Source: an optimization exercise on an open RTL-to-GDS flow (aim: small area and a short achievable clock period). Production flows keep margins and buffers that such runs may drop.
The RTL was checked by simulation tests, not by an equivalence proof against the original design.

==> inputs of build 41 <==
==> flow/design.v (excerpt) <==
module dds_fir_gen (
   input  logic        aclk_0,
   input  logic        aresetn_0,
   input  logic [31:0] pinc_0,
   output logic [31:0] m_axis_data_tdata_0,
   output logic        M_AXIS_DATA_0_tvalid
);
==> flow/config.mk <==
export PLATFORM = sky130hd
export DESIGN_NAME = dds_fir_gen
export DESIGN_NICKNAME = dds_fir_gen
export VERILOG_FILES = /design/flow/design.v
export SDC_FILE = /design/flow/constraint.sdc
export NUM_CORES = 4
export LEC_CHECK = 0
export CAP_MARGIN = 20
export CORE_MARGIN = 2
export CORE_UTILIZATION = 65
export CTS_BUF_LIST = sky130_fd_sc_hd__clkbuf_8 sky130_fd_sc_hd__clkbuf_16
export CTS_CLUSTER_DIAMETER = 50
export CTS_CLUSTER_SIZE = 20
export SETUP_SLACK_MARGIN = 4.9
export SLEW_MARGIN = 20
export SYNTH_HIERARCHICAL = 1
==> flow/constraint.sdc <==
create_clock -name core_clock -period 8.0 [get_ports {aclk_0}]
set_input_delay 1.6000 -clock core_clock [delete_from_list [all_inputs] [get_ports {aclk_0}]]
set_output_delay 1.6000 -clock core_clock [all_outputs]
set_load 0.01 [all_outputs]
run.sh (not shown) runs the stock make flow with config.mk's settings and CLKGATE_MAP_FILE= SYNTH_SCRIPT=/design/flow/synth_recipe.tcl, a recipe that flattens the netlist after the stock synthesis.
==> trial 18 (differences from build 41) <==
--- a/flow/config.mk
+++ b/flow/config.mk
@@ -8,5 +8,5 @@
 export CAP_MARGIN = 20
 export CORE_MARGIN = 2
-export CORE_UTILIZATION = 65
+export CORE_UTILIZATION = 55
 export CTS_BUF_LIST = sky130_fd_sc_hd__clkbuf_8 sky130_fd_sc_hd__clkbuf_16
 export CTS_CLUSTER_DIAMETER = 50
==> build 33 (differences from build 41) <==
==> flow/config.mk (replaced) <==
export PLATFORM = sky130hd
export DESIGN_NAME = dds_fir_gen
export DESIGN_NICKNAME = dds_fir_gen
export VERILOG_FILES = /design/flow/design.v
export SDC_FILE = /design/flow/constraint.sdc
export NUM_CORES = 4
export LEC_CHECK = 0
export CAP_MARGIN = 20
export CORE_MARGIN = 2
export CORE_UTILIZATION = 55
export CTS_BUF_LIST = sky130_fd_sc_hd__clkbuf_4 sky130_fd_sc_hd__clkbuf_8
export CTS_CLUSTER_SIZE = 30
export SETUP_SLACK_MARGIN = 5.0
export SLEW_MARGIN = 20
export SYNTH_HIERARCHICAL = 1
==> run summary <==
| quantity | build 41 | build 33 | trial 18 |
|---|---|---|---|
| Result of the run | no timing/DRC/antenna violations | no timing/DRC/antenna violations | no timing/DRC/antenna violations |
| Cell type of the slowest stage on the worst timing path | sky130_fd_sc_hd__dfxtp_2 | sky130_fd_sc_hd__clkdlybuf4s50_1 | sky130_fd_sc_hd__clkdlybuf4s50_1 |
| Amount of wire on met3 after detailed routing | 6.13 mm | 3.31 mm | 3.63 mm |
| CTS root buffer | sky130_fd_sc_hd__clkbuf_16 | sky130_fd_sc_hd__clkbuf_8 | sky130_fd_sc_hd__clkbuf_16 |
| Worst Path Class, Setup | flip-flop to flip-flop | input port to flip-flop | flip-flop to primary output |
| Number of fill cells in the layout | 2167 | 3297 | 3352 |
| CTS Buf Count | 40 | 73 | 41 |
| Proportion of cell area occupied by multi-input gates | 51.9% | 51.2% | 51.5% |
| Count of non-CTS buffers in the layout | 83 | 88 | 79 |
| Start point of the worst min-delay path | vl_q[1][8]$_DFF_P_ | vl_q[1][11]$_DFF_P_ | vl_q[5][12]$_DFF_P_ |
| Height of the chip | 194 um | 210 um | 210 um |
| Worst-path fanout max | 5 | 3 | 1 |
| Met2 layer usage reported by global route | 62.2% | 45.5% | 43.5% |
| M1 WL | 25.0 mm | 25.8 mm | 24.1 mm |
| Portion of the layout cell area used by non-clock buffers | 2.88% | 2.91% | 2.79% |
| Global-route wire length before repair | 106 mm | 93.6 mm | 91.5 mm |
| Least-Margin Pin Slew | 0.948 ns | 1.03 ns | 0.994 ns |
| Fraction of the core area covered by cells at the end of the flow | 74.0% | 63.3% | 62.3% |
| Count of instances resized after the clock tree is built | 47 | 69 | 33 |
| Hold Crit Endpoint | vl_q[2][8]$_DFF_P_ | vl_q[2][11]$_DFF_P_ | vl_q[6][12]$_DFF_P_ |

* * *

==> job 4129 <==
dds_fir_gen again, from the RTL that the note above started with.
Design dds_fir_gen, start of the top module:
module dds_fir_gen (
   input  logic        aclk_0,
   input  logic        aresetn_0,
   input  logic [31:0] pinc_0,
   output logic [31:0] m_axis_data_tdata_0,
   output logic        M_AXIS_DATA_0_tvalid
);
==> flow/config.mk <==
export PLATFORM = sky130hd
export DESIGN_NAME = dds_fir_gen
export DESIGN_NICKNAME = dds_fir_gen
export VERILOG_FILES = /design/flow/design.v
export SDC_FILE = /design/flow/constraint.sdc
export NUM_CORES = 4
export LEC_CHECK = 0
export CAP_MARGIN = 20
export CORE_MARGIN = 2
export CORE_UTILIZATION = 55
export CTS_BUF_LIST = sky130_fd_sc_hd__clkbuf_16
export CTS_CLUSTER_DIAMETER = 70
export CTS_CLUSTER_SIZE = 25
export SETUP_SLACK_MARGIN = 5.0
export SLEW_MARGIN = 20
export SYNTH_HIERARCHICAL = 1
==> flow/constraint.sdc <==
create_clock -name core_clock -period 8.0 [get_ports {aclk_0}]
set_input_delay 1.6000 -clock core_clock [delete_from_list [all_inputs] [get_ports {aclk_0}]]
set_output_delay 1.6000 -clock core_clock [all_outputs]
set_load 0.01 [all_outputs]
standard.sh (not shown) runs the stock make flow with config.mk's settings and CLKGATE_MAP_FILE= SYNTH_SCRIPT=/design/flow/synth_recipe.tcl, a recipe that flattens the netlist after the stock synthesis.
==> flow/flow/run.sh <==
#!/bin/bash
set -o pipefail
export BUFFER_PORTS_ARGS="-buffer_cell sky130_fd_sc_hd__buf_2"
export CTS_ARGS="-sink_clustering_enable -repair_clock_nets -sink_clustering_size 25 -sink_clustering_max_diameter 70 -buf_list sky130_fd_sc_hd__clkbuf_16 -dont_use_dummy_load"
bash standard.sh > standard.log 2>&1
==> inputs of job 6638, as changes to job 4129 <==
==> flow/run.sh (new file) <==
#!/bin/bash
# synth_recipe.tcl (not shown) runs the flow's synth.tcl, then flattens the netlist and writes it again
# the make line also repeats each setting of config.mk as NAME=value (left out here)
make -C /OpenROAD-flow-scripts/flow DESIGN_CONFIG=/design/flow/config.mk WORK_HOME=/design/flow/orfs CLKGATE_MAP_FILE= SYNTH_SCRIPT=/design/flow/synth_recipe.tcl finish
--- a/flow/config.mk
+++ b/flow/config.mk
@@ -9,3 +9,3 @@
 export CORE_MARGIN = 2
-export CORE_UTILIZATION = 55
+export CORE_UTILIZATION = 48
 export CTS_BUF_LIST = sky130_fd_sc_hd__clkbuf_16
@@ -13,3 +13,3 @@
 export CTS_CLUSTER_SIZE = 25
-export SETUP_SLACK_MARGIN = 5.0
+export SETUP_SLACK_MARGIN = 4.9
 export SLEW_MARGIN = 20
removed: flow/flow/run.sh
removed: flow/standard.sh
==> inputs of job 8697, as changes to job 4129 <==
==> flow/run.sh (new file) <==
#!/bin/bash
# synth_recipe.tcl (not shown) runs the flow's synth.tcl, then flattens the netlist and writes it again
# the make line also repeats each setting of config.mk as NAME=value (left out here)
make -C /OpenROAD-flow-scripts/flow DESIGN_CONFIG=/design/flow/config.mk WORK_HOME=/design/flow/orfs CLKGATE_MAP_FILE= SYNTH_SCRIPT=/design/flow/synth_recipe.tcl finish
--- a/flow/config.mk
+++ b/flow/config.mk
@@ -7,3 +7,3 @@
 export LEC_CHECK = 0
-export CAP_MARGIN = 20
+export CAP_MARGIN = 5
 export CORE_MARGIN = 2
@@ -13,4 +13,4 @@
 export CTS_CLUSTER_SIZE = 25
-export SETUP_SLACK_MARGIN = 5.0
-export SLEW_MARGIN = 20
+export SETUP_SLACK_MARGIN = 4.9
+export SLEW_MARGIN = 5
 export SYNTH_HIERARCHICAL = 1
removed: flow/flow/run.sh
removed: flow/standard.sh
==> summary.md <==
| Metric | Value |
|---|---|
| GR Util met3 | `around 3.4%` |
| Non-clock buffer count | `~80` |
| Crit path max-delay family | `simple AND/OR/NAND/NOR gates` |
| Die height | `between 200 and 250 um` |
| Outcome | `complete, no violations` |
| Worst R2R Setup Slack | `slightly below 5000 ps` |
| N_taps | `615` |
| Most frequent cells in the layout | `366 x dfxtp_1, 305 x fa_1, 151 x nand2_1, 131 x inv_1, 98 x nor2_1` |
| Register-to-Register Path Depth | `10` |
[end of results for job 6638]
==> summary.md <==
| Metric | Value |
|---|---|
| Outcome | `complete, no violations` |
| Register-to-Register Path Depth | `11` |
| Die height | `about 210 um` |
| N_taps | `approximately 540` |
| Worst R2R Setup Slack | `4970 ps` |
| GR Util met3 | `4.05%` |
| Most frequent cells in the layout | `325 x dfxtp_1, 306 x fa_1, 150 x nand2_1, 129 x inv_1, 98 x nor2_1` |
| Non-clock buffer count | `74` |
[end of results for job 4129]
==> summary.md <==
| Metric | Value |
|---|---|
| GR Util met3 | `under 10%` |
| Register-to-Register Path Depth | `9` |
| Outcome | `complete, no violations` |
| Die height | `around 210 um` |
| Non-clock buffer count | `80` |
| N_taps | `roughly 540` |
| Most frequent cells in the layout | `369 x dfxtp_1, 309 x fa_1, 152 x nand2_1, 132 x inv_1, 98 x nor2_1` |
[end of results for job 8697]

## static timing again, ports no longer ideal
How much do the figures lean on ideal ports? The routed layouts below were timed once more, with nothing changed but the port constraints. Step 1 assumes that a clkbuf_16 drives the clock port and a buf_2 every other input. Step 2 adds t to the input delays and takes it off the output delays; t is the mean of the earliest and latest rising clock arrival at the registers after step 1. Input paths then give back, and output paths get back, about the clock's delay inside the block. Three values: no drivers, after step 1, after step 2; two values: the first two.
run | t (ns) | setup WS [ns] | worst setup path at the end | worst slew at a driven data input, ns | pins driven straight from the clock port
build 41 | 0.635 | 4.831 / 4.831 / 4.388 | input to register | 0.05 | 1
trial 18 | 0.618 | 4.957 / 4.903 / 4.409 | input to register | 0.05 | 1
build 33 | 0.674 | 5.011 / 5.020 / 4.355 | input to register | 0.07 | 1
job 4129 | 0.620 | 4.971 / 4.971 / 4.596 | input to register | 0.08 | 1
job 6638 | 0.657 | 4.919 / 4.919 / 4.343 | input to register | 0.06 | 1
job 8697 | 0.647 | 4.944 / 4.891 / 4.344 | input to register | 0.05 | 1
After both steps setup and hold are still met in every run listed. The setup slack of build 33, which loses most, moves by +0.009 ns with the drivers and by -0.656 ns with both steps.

§ **Your objective**
Gather each line in the entries above where the string "trial" is found.

§ **Answer for this exercise**
==> trial 18 (differences from build 41) <==
| quantity | build 41 | build 33 | trial 18 |
trial 18 | 0.618 | 4.957 / 4.903 / 4.409 | input to register | 0.05 | 1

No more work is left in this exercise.